(Data items)
-----
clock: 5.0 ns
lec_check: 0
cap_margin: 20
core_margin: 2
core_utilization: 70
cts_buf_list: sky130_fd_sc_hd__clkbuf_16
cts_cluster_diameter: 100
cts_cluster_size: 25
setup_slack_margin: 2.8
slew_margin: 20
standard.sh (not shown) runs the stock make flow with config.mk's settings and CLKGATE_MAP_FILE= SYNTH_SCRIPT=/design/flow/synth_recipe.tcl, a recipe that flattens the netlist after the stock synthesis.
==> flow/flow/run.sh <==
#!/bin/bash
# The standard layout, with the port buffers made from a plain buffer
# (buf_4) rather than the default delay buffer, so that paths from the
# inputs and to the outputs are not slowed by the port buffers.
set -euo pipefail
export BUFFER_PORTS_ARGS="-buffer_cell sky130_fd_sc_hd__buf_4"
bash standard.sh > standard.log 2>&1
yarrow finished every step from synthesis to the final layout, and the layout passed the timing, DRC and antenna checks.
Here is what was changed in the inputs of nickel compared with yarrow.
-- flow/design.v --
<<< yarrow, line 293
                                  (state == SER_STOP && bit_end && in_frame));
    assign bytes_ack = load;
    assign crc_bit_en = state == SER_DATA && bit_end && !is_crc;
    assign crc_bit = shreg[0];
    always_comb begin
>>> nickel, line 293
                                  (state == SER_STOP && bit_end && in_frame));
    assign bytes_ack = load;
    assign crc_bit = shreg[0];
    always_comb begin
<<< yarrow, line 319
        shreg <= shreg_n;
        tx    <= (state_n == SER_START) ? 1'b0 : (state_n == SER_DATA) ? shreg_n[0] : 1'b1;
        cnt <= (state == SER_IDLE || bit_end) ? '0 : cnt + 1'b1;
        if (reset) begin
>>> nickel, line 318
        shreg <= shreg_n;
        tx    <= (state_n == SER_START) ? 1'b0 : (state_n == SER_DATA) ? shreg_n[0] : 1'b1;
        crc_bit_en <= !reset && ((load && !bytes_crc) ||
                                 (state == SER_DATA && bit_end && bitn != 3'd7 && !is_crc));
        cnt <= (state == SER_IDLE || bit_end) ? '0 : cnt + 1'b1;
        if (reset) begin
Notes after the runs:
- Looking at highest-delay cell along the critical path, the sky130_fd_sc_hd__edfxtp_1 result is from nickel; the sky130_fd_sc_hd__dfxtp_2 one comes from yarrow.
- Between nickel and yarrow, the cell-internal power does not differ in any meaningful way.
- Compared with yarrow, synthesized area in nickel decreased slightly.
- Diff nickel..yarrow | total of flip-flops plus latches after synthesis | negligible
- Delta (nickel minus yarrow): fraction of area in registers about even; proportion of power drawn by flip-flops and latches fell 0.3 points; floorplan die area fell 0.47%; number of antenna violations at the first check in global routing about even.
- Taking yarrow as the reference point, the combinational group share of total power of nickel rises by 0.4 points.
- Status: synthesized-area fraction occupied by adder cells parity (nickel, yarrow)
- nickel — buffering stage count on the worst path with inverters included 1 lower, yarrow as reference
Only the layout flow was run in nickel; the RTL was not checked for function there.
What follows belongs to an exercise in optimizing a design on an open flow for a short achievable clock period and few clock cycles; a production flow would make more cautious choices. Only simulation tests tie the RTL to the original design; equivalence was not proved. Power is estimated from default activity; no workload was simulated.

$ cat design.v
localparam [6:0] OP_LUI   = 7'b0110111;
localparam [6:0] OP_AUIPC = 7'b0010111;
localparam [6:0] OP_JAL   = 7'b1101111;
localparam [6:0] OP_JALR  = 7'b1100111;
localparam [6:0] OP_BR    = 7'b1100011;
localparam [6:0] OP_LOAD  = 7'b0000011;
localparam [6:0] OP_STORE = 7'b0100011;
localparam [6:0] OP_IMM   = 7'b0010011;
localparam [6:0] OP_REG   = 7'b0110011;
localparam [2:0] F3_ADD  = 3'b000;
localparam [2:0] F3_SLL  = 3'b001;
localparam [2:0] F3_SLT  = 3'b010;
localparam [2:0] F3_SLTU = 3'b011;
localparam [2:0] F3_XOR  = 3'b100;
localparam [2:0] F3_SR   = 3'b101;
localparam [2:0] F3_OR   = 3'b110;
localparam [2:0] F3_AND  = 3'b111;
localparam int R_ADD  = 0;
localparam int R_SLL  = 1;
localparam int R_SLT  = 2;
localparam int R_SLTU = 3;
localparam int R_XOR  = 4;
localparam int R_SR   = 5;
localparam int R_OR   = 6;
localparam int R_AND  = 7;
localparam int R_LINK = 8;
localparam int R_LOAD = 9;
localparam int R_N    = 10;
`timescale 1ns/1ps
module control_rom (
    input  logic [31:0]    instr,
    output logic           is_jal,
    output logic           is_jalr,
    output logic           is_br,
    output logic           is_load,
    output logic           is_store,
    output logic           we,        
    output logic           a_pc,      
    output logic           a_zero,    
    output logic           b_rs2,     
    output logic [31:0]    imm,
    output logic [R_N-1:0] rsel,
    output logic           sub,
    output logic           sra
);
localparam [6:0] OP_LUI   = 7'b0110111;
localparam [6:0] OP_AUIPC = 7'b0010111;
localparam [6:0] OP_JAL   = 7'b1101111;
localparam [6:0] OP_JALR  = 7'b1100111;
localparam [6:0] OP_BR    = 7'b1100011;
localparam [6:0] OP_LOAD  = 7'b0000011;
localparam [6:0] OP_STORE = 7'b0100011;
localparam [6:0] OP_IMM   = 7'b0010011;
localparam [6:0] OP_REG   = 7'b0110011;
localparam [2:0] F3_ADD  = 3'b000;
localparam [2:0] F3_SLL  = 3'b001;
localparam [2:0] F3_SLT  = 3'b010;
localparam [2:0] F3_SLTU = 3'b011;
localparam [2:0] F3_XOR  = 3'b100;
localparam [2:0] F3_SR   = 3'b101;
localparam [2:0] F3_OR   = 3'b110;
localparam [2:0] F3_AND  = 3'b111;
localparam int R_ADD  = 0;
localparam int R_SLL  = 1;
localparam int R_SLT  = 2;
localparam int R_SLTU = 3;
localparam int R_XOR  = 4;
localparam int R_SR   = 5;
localparam int R_OR   = 6;
localparam int R_AND  = 7;
localparam int R_LINK = 8;
localparam int R_LOAD = 9;
localparam int R_N    = 10;
    logic [6:0] opcode;
    logic [2:0] funct3;
    logic [31:0] i_imm, s_imm, b_imm, u_imm, j_imm;
    logic is_lui, is_auipc, is_imm, is_reg;
    logic [R_N-1:0] arith;
    assign opcode = instr[6:0];
    assign funct3 = instr[14:12];
    assign i_imm = {{21{instr[31]}}, instr[30:20]};
    assign s_imm = {{21{instr[31]}}, instr[30:25], instr[11:7]};
    assign b_imm = {{20{instr[31]}}, instr[7], instr[30:25], instr[11:8], 1'b0};
    assign u_imm = {instr[31:12], 12'h000};
    assign j_imm = {{12{instr[31]}}, instr[19:12], instr[20], instr[30:21], 1'b0};
    assign is_lui   = opcode == OP_LUI;
    assign is_auipc = opcode == OP_AUIPC;
    assign is_jal   = opcode == OP_JAL;
    assign is_jalr  = opcode == OP_JALR;
    assign is_br    = opcode == OP_BR;
    assign is_load  = opcode == OP_LOAD;
    assign is_store = opcode == OP_STORE;
    assign is_imm   = opcode == OP_IMM;
    assign is_reg   = opcode == OP_REG;
    assign we = (is_lui | is_auipc | is_jal | is_jalr | is_load | is_imm | is_reg)
              & (instr[11:7] != 5'd0);
    assign a_pc = is_auipc;
    assign a_zero = is_lui;
    assign b_rs2 = is_reg | is_br;
    always_comb begin
        if (is_store)              imm = s_imm;
        else if (is_lui | is_auipc) imm = u_imm;
        else if (is_br)            imm = b_imm;
        else if (is_jal)           imm = j_imm;
        else                       imm = i_imm;
    end
    always_comb begin
        arith = '0;
        case (funct3)
            F3_ADD:  arith[R_ADD]  = 1'b1;
            F3_SLL:  arith[R_SLL]  = 1'b1;
            F3_SLT:  arith[R_SLT]  = 1'b1;
            F3_SLTU: arith[R_SLTU] = 1'b1;
            F3_XOR:  arith[R_XOR]  = 1'b1;
            F3_SR:   arith[R_SR]   = 1'b1;
            F3_OR:   arith[R_OR]   = 1'b1;
            default: arith[R_AND]  = 1'b1;
        endcase
        rsel = '0;
        if (is_imm | is_reg) begin
            rsel = arith;
        end else if (is_jal | is_jalr) begin
            rsel[R_LINK] = 1'b1;
        end else if (is_load) begin
            rsel[R_LOAD] = 1'b1;
        end else begin
            rsel[R_ADD] = 1'b1;
        end
    end
    assign sub = is_reg & (funct3 == F3_ADD) & instr[30];
    assign sra = instr[30];
endmodule
`timescale 1ns/1ps
module regfile (
    input  logic        clk,
    input  logic        rst_n,
    input  logic        we,
    input  logic [4:0]  rd,
    input  logic [31:0] wdata,
    input  logic [4:0]  rs1,
    input  logic [4:0]  rs2,
    output logic [31:0] rs1_data,
    output logic [31:0] rs2_data
);
    logic [31:0] regs [1:31];
    logic [31:0] rv [32];
    always_ff @(posedge clk) begin
        if (!rst_n) begin
            for (int i = 1; i < 32; i++) begin
                regs[i] <= '0;
            end
        end else if (we) begin
            regs[rd] <= wdata;
        end
    end
    assign rv[0] = '0;
    for (genvar i = 1; i < 32; i++) begin : g_rv
        assign rv[i] = regs[i];
    end
    assign rs1_data = (we && rd == rs1) ? wdata : rv[rs1];
    assign rs2_data = (we && rd == rs2) ? wdata : rv[rs2];
endmodule
`timescale 1ns/1ps
module alu (
    input  logic [R_N-1:0] rsel,
    input  logic           sub,
    input  logic           sra,
    input  logic [31:0]    a,
    input  logic [31:0]    b,
    input  logic           lt,
    input  logic           ltu,
    output logic [31:0]    sum,
    output logic [31:0]    f
);
localparam [6:0] OP_LUI   = 7'b0110111;
localparam [6:0] OP_AUIPC = 7'b0010111;
localparam [6:0] OP_JAL   = 7'b1101111;
localparam [6:0] OP_JALR  = 7'b1100111;
localparam [6:0] OP_BR    = 7'b1100011;
localparam [6:0] OP_LOAD  = 7'b0000011;
localparam [6:0] OP_STORE = 7'b0100011;
localparam [6:0] OP_IMM   = 7'b0010011;
localparam [6:0] OP_REG   = 7'b0110011;
localparam [2:0] F3_ADD  = 3'b000;
localparam [2:0] F3_SLL  = 3'b001;
localparam [2:0] F3_SLT  = 3'b010;
localparam [2:0] F3_SLTU = 3'b011;
localparam [2:0] F3_XOR  = 3'b100;
localparam [2:0] F3_SR   = 3'b101;
localparam [2:0] F3_OR   = 3'b110;
localparam [2:0] F3_AND  = 3'b111;
localparam int R_ADD  = 0;
localparam int R_SLL  = 1;
localparam int R_SLT  = 2;
localparam int R_SLTU = 3;
localparam int R_XOR  = 4;
localparam int R_SR   = 5;
localparam int R_OR   = 6;
localparam int R_AND  = 7;
localparam int R_LINK = 8;
localparam int R_LOAD = 9;
localparam int R_N    = 10;
    logic [4:0]  shamt;
    logic [31:0] sl, sr;
    logic [63:0] srx;
    assign shamt = b[4:0];
    assign sum = sub ? (a - b) : (a + b);
    assign sl = a << shamt;
    assign srx = {{32{sra & a[31]}}, a} >> shamt;
    assign sr = srx[31:0];
    always_comb begin
        f = ({32{rsel[R_ADD]}} & sum)
          | ({32{rsel[R_SLL]}} & sl)
          | ({32{rsel[R_SR]}}  & sr)
          | ({32{rsel[R_XOR]}} & (a ^ b))
          | ({32{rsel[R_OR]}}  & (a | b))
          | ({32{rsel[R_AND]}} & (a & b))
          | {31'd0, (rsel[R_SLT] & lt) | (rsel[R_SLTU] & ltu)};
    end
endmodule
`timescale 1ns/1ps
module cmp (
    input  logic [31:0] a,
    input  logic [31:0] b,
    output logic        eq,
    output logic        lt,
    output logic        ltu
);
    assign eq  = (a == b);
    assign lt  = ($signed(a) < $signed(b));
    assign ltu = (a < b);
endmodule
`timescale 1ns/1ps
module rv32i_core #(
    parameter logic [31:0] RESET_PC = 32'h0000_0000
) (
    input  logic        clk,
    input  logic        rst_n,
    output logic [31:0] imem_addr,
    input  logic [31:0] imem_rdata,
    output logic [31:0] dmem_addr,
    output logic        dmem_read,
    output logic        dmem_write,
    output logic [3:0]  dmem_byte_enable,
    output logic [31:0] dmem_wdata,
    input  logic [31:0] dmem_rdata
);
localparam [6:0] OP_LUI   = 7'b0110111;
localparam [6:0] OP_AUIPC = 7'b0010111;
localparam [6:0] OP_JAL   = 7'b1101111;
localparam [6:0] OP_JALR  = 7'b1100111;
localparam [6:0] OP_BR    = 7'b1100011;
localparam [6:0] OP_LOAD  = 7'b0000011;
localparam [6:0] OP_STORE = 7'b0100011;
localparam [6:0] OP_IMM   = 7'b0010011;
localparam [6:0] OP_REG   = 7'b0110011;
localparam [2:0] F3_ADD  = 3'b000;
localparam [2:0] F3_SLL  = 3'b001;
localparam [2:0] F3_SLT  = 3'b010;
localparam [2:0] F3_SLTU = 3'b011;
localparam [2:0] F3_XOR  = 3'b100;
localparam [2:0] F3_SR   = 3'b101;
localparam [2:0] F3_OR   = 3'b110;
localparam [2:0] F3_AND  = 3'b111;
localparam int R_ADD  = 0;
localparam int R_SLL  = 1;
localparam int R_SLT  = 2;
localparam int R_SLTU = 3;
localparam int R_XOR  = 4;
localparam int R_SR   = 5;
localparam int R_OR   = 6;
localparam int R_AND  = 7;
localparam int R_LINK = 8;
localparam int R_LOAD = 9;
localparam int R_N    = 10;
    logic [31:0] pc_f;
    logic [31:0] ir;
    logic        is_jal, is_jalr, is_br, is_load, is_store, we_f;
    logic        a_pc, a_zero, b_rs2, sub_f, sra_f;
    logic [31:0] imm_f;
    logic [R_N-1:0] rsel_f;
    logic [31:0] rs1_rf, rs2_rf, rs1_val, rs2_val;
    logic [31:0] pc4_f, tgt_f;
    assign ir = imem_rdata;
    assign pc_f = imem_addr;  
    control_rom control_rom_i (
        .instr    (ir),
        .is_jal   (is_jal),
        .is_jalr  (is_jalr),
        .is_br    (is_br),
        .is_load  (is_load),
        .is_store (is_store),
        .we       (we_f),
        .a_pc     (a_pc),
        .a_zero   (a_zero),
        .b_rs2    (b_rs2),
        .imm      (imm_f),
        .rsel     (rsel_f),
        .sub      (sub_f),
        .sra      (sra_f)
    );
    logic        wb_we;
    logic [4:0]  rd_x;
    logic [31:0] wd_x;
    regfile regfile_i (
        .clk      (clk),
        .rst_n    (rst_n),
        .we       (wb_we),
        .rd       (rd_x),
        .wdata    (wd_x),
        .rs1      (ir[19:15]),
        .rs2      (ir[24:20]),
        .rs1_data (rs1_rf),
        .rs2_data (rs2_rf)
    );
    assign rs1_val = rst_n ? rs1_rf : 32'd0;
    assign rs2_val = rst_n ? rs2_rf : 32'd0;
    assign pc4_f = pc_f + 32'd4;
    assign tgt_f = pc_f + (ir[3] ? {{12{ir[31]}}, ir[19:12], ir[20], ir[30:21], 1'b0}
                                 : {{20{ir[31]}}, ir[7], ir[30:25], ir[11:8], 1'b0});
    logic [31:0] a_x, b_x, sd_x, pc4_x, tgt_x;
    logic [R_N-1:0] rsel_x;
    logic        sub_x, sra_x;
    logic [2:0]  f3_x;
    logic        we_x, ld_x, st_x, br_x, jal_x, jalr_x;
    always_ff @(posedge clk) begin
        pc4_x <= pc4_f;
        we_x <= we_f;
        ld_x <= is_load;
        st_x <= is_store;
        br_x <= is_br;
        jal_x <= is_jal;
        jalr_x <= is_jalr;
    end
    always_ff @(posedge clk) begin
        a_x <= a_zero ? 32'd0 : a_pc ? pc_f : rs1_val;
        b_x <= b_rs2 ? rs2_val : imm_f;
        case (ir[13:12])
            2'b00:   sd_x <= {4{rs2_val[7:0]}};
            2'b01:   sd_x <= {2{rs2_val[15:0]}};
            default: sd_x <= rs2_val;
        endcase
        tgt_x <= tgt_f;
        rsel_x <= rsel_f;
        sub_x <= sub_f;
        sra_x <= sra_f;
        f3_x <= ir[14:12];
        rd_x <= ir[11:7];
    end
    logic [31:0] sum, alu_f;
    logic        eq, lt, ltu, taken;
    logic [1:0]  ofs;
    logic [31:0] ld_sh, ld_val;
    cmp cmp_i (
        .a   (a_x),
        .b   (b_x),
        .eq  (eq),
        .lt  (lt),
        .ltu (ltu)
    );
    alu alu_i (
        .rsel (rsel_x),
        .sub  (sub_x),
        .sra  (sra_x),
        .a    (a_x),
        .b    (b_x),
        .lt   (lt),
        .ltu  (ltu),
        .sum  (sum),
        .f    (alu_f)
    );
    always_comb begin
        case (f3_x)
            3'b000:  taken = eq;
            3'b001:  taken = ~eq;
            3'b100:  taken = lt;
            3'b101:  taken = ~lt;
            3'b110:  taken = ltu;
            3'b111:  taken = ~ltu;
            default: taken = 1'b0;
        endcase
    end
    always_comb begin
        if (!rst_n)                      imem_addr = RESET_PC;
        else if (jal_x | (br_x & taken)) imem_addr = tgt_x;
        else if (jalr_x)                 imem_addr = {sum[31:1], 1'b0};
        else                             imem_addr = pc4_x;
    end
    assign ofs = sum[1:0];
    assign dmem_addr = {sum[31:2], 2'b00};
    assign dmem_read = ld_x;
    assign dmem_write = st_x & rst_n;
    assign dmem_wdata = sd_x;
    always_comb begin
        case (f3_x[1:0])
            2'b00:   dmem_byte_enable = 4'b0001 << ofs;
            2'b01:   dmem_byte_enable = {ofs[1], ofs[1], ~ofs[1], ~ofs[1]};
            default: dmem_byte_enable = 4'b1111;
        endcase
    end
    always_comb begin
        case (ofs)
            2'b00:   ld_sh = dmem_rdata;
            2'b01:   ld_sh = {8'd0, dmem_rdata[31:8]};
            2'b10:   ld_sh = {16'd0, dmem_rdata[31:16]};
            default: ld_sh = {24'd0, dmem_rdata[31:24]};
        endcase
        case (f3_x)
            3'b000:  ld_val = {{24{ld_sh[7]}}, ld_sh[7:0]};
            3'b001:  ld_val = {{16{ld_sh[15]}}, ld_sh[15:0]};
            3'b100:  ld_val = {24'd0, ld_sh[7:0]};
            3'b101:  ld_val = {16'd0, ld_sh[15:0]};
            default: ld_val = dmem_rdata;
        endcase
    end
    assign wd_x = rsel_x[R_LOAD] ? ld_val : rsel_x[R_LINK] ? pc4_x : alu_f;
    assign wb_we = we_x;
endmodule
$ cat flow/run.sh
#!/bin/bash
set -euo pipefail
bash standard.sh SETUP_SLACK_MARGIN=7.5 finish > make_finish.log 2>&1
$ cat standard.sh
#!/bin/bash
# synth_recipe.tcl (not shown) runs the flow's synth.tcl, then flattens the netlist and writes it again
# the make line also repeats each setting of config.mk as NAME=value (left out here)
make -C /OpenROAD-flow-scripts/flow DESIGN_CONFIG=/design/flow/config.mk WORK_HOME=/design/flow/orfs CLKGATE_MAP_FILE= SYNTH_SCRIPT=/design/flow/synth_recipe.tcl "${@:-finish}"
$ cat config.mk
export PLATFORM = sky130hd
export DESIGN_NAME = rv32i_core
export DESIGN_NICKNAME = rv32i_core
export VERILOG_FILES = /design/flow/design.v
export SDC_FILE = /design/flow/constraint.sdc
export NUM_CORES = 4
export LEC_CHECK = 0
export CAP_MARGIN = 20
export CORE_MARGIN = 2
export CORE_UTILIZATION = 25
export PLACE_DENSITY = 0.4
export SLEW_MARGIN = 20
export TNS_END_PERCENT = 5
$ cat constraint.sdc
create_clock -name core_clock -period 15.0 [get_ports {clk}]
set_input_delay 3.0000 -clock core_clock [delete_from_list [all_inputs] [get_ports {clk}]]
set_output_delay 3.0000 -clock core_clock [all_outputs]
set_load 0.01 [all_outputs]
==> results.txt, run 1 <==
outcome=complete, no violations; Cells after Synth=6302; worst vdd rail ir drop=around 130 uV; fmax=approximately 120 MHz; data required time at the worst endpoint=approximately 16 ns; nature of the critical path endpoint=flip-flop; final RePlAce weighted congestion=0.968; setup violation total in the final timing report=0; post-detailed-route DRC marker count=0; reg-to-reg startpoint=a_x[7]; vias per cell=6.67; Routed wire per std cell=approximately 47 um; wire length of the first global-routing pass=597000 um; startpoint of the lowest-slack hold path=tgt_x[1]; number of standard-cell rows in the floorplan=between 150 and 200; sw frac=32.9%; number of iterations in the first detailed-routing pass=10; portion of the post-synthesis area used by sequential elements=52.1%; overall die height=511 um; input/output buffers=165; total via count after detailed routing=66100; power density cells=117 mW/mm^2; Iter 0 DRT Violations=13200; top-level I/O count=~170; number of clock sinks=1177; number of global-route vias before repair=61300; maximum count of clock buffers along a single path=3; relative contribution of sequential cells to total power=41.8%; Min-Delay Path Class=flip-flop to flip-flop; endpoint of the worst hold-timing path=pc4_x[1]; yosys synthesis warning count=5; EDFF count, synth=992; number of nets with antenna violations after routing=0; CTS buffer count=approximately 140; synthesis-to-layout area growth=21.3%; detailed placement HPWL=275000 um; fin nets=~6600; total wire length after detailed routing=~460000 um; largest net degree at the start of global routing=71; Period Utilization, post-route=between 50% and 60%; Clock power frac=39.1%; slew at the pin with the worst max-slew slack=1.40 ns; Core Util, Final=30.4%; leakage power total=0.0284 uW; reg-to-reg setup timing slack=8.00 ns; post-synthesis register bit count=1177; TritonCTS clock tree=done; fraction of registers with async set or reset after synthesis=0%; Hold Violations, Final=0; count of hold-fix buffers inserted at cts=0; clk_skew=0.0664 ns; cell-internal power=6110 uW; number of distinct library cells after synthesis=99; reg2reg end=tgt_x[29]; crit path launch type=primary input; clock transition time at the flip-flop clock pins of the worst setup and hold paths=0.07 ns; synthesized area=0.0643 mm^2; width of the die=511 um; antenna violations before repair=39; synthesized area divided by synthesized cell count=just over 10 um^2; Rel. slew slack=6.66%; global route total overflow=0; root buffer cell=clkbuf_16; Max-cap violations=0; Reg2Reg Depth=26; RSZ-0062 raised after global routing=true; overall track demand over capacity in global routing=approximately a third; peak fanout along the critical path=13; fraction of layout cells with a size suffix above 1=15.9%; WP data arrival=8.79 ns; Final Cell Area=0.0780 mm^2; dominant register cell in the synthesized netlist=edfxtp_1; core region area=between 0.2 and 0.3 mm^2; combinational share of power=between 10% and 20%; net switching component of the power=3000 uW; Die ar.=0.261 mm^2; Initial Utilization=25.1%; final sum of negative setup slack=0 ns; Pins Over Slew Limit=0; worst skew pair latency=0.85 ns; minimum period implied by the final worst setup slack=8.19 ns; placed standard-cell area=0.0711 mm^2; type of the worst setup path=primary input to flip-flop; number of levels in the clock H-tree=4; worst hold path cell count=3
worst max-delay path, cell delays in order:
cell             delay (ns)
clkdlybuf4s50_1        1.20
nand3_1                0.58
nor2_4                 0.85
buf_4                  0.48
buf_4                  0.42
a22o_1                 0.20
a221oi_1               0.05
nand4_1                0.16
nor3_1                 0.09
a221o_1                0.63
mux2i_1                1.05
cells in the final DEF, fill, tap and decap left out, drive strengths merged, types with 24 or more instances in the layout:
cell type,instances
mux2,26
xor2,29
nand4,80
dfxtp,185
clkbuf,190
a221o,37
mux4,34
a221oi,367
nor2,1323
xnor2,62
o211ai,43
nor2b,26
a222oi,64
mux2i,110
nand2,229
inv,158
a21o,35
a21oi,220
nand3,200
clkdlybuf4s50,129
buf,368
a22oi,302
a31oi,34
nor4,24
clkinv,57
o21ai,192
ha,123
nand2b,49
edfxtp,992
a22o,308
nor3,106
kinds of logic after synthesis:
| logic type | synth area share, % |
|---|---|
| and+or+nand+nor | 14.7 |
| AOI/OAI and AO/OA | 21.7 |
| DFF | 52.1 |
| buffers and inverters | 4.40 |
| muxes | 3.36 |
| adders and majority gates | 2.53 |
| xor gates and xnor gates | 1.25 |
| other | 0.00583 |
cell usage after synthesis (16+ instances only):
master	number	area [um^2]
a31oi_1	34	213
buf_1	56	210
nand2_1	228	856
mux2i_1	110	1100
ha_1	123	1540
a22o_1	308	2700
o2111ai_1	19	166
and3_1	18	113
o211ai_1	42	315
a2bb2oi_1	23	201
nor2_1	1323	4970
nor2b_1	26	163
a21o_1	35	263
mux4_2	34	766
a222oi_1	64	641
a221oi_1	367	3210
a22oi_1	302	2270
or3_1	21	131
nand2b_1	49	307
xor2_1	29	254
o21ai_0	190	951
a221o_1	37	370
o32a_1	16	160
dfxtp_1	185	3700
mux2_2	26	293
a211o_1	22	193
inv_1	152	571
clkbuf_1	517	1940
and2_1	20	125
a211oi_1	21	158
nor4_1	24	150
nor3_1	102	510
nand3_1	200	1000
a21oi_1	220	1100
xnor2_1	61	534
edfxtp_1	992	29800
nand4_1	80	500
power by group through the flow:
stage          clock network [uW]  logic, uW  registers, uW
2_1_floorplan                   0        749           3800
3_3_place_gp                    0       1560           3870
3_5_place_dp                    0       1550           3860
4_1_cts                      3550       1630           3790
5_1_grt                      3680       1750           3810
6_report                     3560       1740           3800
worst max-delay path by stage:
stage                   start             to  slack [ns]  cells past startpoint
3_3_place_gp          a_x[31]  imem_addr[30]        6.27                     14
2_1_floorplan          b_x[2]   imem_addr[1]        7.49                     21
6_report       imem_rdata[23]       sd_x[22]        6.81                     11
5_1_grt                a_x[7]  imem_addr[30]        7.12                     15
4_1_cts                b_x[0]  imem_addr[28]        7.24                     17
3_5_place_dp          a_x[31]  imem_addr[30]        6.29                     14
sequential cells by signal (all words and copies together) (netlist names):
signal and count:
jalr_x 1, rd_x 5, pc4_x 32, jal_x 1, sd_x 32, rsel_x 10
a_x 32, ld_x 1, sra_x 1, regfile_i.regs 992, f3_x 3, st_x 1
sub_x 1, tgt_x 31, we_x 1, br_x 1, b_x 32
through the flow:
stage	std cells	power [uW]	hold WS, ns	setup slack (ns)
after global placement	9525	5420	0.524	6.27
after CTS	9857	8970	0.578	7.24
after floorplan	6303	4550	0.445	7.49
after detailed placement	9525	5410	0.531	6.29
after global routing	9895	9230	0.705	7.12
final	9913	9100	0.660	6.81
metal layers:
layer | GRT usage (%) | part of all wire (%)
met1 | 41.0 | 36
met2 | 48.9 | 41
met3 | 13.5 | 14
met4 | 23.4 | 8.6
met5 | 0.658 | 0.085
-----
[What you are asked to do] Check each line above for the string "flops" and show the ones that have it.

[Exercise result]
- Diff nickel..yarrow | total of flip-flops plus latches after synthesis | negligible
- Delta (nickel minus yarrow): fraction of area in registers about even; proportion of power drawn by flip-flops and latches fell 0.3 points; floorplan die area fell 0.47%; number of antenna violations at the first check in global routing about even.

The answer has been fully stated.